Saved entries:
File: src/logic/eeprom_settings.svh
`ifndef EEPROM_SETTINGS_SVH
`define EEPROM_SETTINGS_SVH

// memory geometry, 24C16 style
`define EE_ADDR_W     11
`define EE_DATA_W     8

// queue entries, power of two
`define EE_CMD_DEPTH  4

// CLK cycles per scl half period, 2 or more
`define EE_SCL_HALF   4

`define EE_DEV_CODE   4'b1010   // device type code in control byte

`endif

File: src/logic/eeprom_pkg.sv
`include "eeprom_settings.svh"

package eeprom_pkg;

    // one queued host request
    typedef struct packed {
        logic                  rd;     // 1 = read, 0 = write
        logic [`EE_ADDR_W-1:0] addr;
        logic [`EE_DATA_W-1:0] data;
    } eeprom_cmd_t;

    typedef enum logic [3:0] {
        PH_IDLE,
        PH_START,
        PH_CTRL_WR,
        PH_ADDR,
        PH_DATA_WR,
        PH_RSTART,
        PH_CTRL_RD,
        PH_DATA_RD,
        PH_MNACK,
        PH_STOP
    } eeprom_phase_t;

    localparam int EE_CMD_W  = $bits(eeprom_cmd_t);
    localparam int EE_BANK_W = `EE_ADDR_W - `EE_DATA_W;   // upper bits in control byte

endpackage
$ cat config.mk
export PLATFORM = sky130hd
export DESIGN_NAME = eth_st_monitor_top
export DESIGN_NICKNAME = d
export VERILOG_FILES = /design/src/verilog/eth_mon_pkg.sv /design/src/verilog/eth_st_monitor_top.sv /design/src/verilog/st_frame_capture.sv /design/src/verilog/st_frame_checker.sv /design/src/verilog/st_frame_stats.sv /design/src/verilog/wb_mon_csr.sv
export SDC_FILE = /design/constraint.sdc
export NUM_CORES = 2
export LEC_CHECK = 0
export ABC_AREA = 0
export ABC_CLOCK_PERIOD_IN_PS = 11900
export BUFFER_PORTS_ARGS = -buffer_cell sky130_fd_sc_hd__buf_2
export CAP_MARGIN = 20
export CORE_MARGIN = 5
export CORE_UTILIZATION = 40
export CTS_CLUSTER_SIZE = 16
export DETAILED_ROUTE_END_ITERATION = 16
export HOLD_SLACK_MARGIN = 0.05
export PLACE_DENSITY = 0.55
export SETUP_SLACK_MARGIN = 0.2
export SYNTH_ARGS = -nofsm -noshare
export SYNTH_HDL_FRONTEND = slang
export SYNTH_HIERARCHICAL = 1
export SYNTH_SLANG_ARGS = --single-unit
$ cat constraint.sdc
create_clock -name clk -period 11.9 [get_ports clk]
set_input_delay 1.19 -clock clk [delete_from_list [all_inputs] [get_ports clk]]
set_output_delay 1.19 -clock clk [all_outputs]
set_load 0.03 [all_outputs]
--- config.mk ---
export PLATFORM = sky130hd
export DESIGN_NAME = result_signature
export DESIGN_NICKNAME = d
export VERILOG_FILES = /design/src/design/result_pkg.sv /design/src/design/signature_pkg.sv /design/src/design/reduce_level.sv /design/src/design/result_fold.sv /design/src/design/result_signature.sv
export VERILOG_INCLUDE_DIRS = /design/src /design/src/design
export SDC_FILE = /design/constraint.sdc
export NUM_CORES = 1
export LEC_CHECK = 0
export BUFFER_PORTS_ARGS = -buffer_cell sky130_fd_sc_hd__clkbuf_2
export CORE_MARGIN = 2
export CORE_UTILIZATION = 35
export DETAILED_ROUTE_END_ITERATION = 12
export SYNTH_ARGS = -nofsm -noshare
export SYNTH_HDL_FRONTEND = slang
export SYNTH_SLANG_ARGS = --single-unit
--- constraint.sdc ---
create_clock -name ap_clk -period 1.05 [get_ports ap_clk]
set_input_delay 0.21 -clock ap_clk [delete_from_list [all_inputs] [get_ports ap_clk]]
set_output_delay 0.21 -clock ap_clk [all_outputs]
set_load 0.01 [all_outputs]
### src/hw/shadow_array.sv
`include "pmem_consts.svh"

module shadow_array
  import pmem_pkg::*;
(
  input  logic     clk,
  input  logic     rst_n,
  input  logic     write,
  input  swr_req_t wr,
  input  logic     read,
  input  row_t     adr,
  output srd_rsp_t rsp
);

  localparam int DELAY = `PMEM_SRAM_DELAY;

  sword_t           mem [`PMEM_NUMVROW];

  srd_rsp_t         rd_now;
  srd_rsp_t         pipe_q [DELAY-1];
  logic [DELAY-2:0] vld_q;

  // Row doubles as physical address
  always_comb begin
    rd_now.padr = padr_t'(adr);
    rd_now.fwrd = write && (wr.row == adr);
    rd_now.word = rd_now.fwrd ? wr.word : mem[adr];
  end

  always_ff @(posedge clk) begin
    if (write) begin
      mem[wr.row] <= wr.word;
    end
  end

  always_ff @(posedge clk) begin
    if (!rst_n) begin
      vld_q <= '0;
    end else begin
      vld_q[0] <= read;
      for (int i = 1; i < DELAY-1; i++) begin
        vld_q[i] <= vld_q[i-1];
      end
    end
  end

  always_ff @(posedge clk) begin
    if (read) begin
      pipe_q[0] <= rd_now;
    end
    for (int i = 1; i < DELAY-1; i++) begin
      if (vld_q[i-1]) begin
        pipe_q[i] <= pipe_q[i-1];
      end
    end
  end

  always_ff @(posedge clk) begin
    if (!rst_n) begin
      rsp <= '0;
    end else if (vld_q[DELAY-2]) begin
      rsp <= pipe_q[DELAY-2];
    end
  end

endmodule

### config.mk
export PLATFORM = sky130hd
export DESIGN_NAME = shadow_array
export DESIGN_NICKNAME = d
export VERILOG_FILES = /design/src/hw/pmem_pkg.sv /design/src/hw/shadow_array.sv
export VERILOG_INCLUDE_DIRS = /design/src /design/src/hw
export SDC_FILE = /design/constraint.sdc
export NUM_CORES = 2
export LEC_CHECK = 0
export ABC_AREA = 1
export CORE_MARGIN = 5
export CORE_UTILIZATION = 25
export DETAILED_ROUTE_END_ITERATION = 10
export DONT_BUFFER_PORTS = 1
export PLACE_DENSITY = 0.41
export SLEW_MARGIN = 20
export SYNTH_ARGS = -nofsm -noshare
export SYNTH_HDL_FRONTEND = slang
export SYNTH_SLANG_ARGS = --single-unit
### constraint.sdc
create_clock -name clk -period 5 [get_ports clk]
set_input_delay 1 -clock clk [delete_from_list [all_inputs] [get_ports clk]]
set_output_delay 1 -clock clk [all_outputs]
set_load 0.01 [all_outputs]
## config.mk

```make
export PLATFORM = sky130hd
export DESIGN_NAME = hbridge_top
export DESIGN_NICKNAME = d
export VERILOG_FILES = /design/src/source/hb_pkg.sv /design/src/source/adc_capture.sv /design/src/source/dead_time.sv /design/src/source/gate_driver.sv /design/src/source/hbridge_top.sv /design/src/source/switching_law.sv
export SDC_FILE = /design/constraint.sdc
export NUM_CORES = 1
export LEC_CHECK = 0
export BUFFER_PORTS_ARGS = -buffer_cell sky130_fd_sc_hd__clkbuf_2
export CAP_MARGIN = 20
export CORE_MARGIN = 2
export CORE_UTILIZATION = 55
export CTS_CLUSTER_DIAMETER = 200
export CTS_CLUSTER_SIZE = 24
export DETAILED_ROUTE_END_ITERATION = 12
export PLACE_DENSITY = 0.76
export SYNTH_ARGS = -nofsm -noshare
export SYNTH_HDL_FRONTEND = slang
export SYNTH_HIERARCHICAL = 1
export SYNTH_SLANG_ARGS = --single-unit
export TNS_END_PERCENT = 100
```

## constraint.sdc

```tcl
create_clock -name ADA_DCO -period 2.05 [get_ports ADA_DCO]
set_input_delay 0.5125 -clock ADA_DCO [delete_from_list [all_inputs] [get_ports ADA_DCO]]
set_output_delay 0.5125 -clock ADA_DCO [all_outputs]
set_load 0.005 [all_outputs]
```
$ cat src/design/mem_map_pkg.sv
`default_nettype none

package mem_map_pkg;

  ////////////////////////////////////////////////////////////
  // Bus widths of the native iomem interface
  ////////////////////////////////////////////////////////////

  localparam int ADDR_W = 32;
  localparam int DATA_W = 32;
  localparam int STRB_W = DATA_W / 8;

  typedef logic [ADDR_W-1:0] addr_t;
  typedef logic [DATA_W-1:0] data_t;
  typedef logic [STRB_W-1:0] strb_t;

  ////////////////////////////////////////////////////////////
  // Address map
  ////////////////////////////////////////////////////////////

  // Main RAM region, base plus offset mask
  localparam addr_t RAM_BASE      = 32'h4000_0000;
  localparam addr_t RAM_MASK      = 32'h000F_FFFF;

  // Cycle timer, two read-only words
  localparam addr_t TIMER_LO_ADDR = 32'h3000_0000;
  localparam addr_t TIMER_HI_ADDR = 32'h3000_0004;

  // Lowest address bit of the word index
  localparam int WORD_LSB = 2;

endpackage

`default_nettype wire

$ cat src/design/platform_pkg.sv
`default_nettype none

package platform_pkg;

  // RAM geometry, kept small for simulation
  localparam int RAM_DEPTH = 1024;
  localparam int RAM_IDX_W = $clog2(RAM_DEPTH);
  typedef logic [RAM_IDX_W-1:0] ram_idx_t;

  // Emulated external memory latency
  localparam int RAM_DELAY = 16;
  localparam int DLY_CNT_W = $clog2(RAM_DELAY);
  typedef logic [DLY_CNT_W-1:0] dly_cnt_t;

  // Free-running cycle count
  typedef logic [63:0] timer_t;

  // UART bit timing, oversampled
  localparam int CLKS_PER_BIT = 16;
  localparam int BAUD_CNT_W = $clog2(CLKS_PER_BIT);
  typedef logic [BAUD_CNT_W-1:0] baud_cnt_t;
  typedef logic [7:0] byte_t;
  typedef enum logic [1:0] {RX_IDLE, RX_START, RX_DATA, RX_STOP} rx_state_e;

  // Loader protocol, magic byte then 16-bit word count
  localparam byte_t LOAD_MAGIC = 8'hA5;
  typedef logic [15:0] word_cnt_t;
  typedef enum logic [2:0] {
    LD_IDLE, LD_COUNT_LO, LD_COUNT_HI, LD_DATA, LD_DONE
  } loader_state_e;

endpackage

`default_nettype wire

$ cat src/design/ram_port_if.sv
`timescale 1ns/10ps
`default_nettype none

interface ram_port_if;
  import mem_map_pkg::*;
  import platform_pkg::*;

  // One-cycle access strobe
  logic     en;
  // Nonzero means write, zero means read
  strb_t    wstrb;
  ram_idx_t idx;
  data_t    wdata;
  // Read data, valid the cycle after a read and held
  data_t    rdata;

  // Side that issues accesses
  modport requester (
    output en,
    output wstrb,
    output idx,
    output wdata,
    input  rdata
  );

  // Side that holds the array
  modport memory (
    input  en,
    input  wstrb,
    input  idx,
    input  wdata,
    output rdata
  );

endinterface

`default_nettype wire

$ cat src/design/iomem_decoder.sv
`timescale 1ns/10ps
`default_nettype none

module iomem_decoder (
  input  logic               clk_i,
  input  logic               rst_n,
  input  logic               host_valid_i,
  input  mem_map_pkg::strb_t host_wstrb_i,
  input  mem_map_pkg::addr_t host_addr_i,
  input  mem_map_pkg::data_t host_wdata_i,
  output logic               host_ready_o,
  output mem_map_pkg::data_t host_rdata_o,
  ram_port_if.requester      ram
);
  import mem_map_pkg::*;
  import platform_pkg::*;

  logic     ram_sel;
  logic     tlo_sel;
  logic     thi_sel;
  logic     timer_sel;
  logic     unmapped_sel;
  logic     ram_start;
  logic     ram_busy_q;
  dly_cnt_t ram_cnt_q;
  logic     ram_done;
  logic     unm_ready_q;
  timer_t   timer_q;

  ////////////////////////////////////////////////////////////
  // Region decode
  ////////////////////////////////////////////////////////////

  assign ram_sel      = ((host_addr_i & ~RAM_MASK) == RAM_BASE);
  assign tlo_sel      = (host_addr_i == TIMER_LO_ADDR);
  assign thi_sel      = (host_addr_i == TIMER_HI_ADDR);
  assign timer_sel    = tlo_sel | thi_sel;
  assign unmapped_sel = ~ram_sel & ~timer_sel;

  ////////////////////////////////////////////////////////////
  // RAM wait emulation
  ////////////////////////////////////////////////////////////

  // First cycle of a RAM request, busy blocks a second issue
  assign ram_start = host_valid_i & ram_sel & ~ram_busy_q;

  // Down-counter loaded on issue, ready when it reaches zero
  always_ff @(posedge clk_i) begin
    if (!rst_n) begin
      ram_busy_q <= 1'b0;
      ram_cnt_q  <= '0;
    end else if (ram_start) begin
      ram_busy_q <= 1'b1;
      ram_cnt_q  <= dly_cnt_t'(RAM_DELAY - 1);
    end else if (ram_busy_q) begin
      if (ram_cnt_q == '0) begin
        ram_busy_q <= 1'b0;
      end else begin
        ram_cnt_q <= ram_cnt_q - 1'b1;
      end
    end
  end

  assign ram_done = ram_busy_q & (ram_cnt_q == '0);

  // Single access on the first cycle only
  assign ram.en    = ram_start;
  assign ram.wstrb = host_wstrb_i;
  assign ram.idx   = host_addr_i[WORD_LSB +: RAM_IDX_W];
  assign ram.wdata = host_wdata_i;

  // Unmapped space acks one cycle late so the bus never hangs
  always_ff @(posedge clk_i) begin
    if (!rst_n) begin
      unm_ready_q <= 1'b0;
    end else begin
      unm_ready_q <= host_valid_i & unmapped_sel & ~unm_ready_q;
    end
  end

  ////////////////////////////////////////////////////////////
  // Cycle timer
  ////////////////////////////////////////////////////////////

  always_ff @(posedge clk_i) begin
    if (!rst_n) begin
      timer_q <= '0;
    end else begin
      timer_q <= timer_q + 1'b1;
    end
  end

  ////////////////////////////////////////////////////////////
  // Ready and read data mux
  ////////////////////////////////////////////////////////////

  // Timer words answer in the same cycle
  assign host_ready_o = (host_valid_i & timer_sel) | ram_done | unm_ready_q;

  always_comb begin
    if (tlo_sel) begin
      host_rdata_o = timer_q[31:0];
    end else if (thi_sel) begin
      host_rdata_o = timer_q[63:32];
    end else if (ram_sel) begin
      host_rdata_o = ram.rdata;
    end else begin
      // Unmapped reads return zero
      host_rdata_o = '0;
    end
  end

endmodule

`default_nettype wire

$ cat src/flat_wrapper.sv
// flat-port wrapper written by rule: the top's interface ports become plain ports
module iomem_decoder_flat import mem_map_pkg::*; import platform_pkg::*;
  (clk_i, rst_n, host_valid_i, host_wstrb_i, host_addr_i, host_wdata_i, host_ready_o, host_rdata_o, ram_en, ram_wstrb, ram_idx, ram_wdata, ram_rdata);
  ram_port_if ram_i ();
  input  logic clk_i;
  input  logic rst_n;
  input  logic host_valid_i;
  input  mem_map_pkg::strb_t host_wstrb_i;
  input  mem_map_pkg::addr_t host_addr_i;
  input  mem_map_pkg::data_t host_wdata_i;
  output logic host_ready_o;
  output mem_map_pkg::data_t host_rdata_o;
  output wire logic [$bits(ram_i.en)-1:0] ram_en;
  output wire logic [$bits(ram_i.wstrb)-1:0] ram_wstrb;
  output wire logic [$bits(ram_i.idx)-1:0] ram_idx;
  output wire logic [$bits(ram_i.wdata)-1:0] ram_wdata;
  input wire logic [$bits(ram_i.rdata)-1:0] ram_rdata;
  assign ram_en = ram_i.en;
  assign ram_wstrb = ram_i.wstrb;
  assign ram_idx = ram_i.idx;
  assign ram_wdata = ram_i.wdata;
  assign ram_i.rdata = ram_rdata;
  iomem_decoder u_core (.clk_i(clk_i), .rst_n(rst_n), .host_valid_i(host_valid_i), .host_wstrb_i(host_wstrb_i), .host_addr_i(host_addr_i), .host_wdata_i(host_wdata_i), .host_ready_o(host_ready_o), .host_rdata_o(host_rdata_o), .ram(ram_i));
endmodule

→ Assigned task: Select every line of the records holding the string "control".

→ Answer space:
`define EE_DEV_CODE   4'b1010   // device type code in control byte
    localparam int EE_BANK_W = `EE_ADDR_W - `EE_DATA_W;   // upper bits in control byte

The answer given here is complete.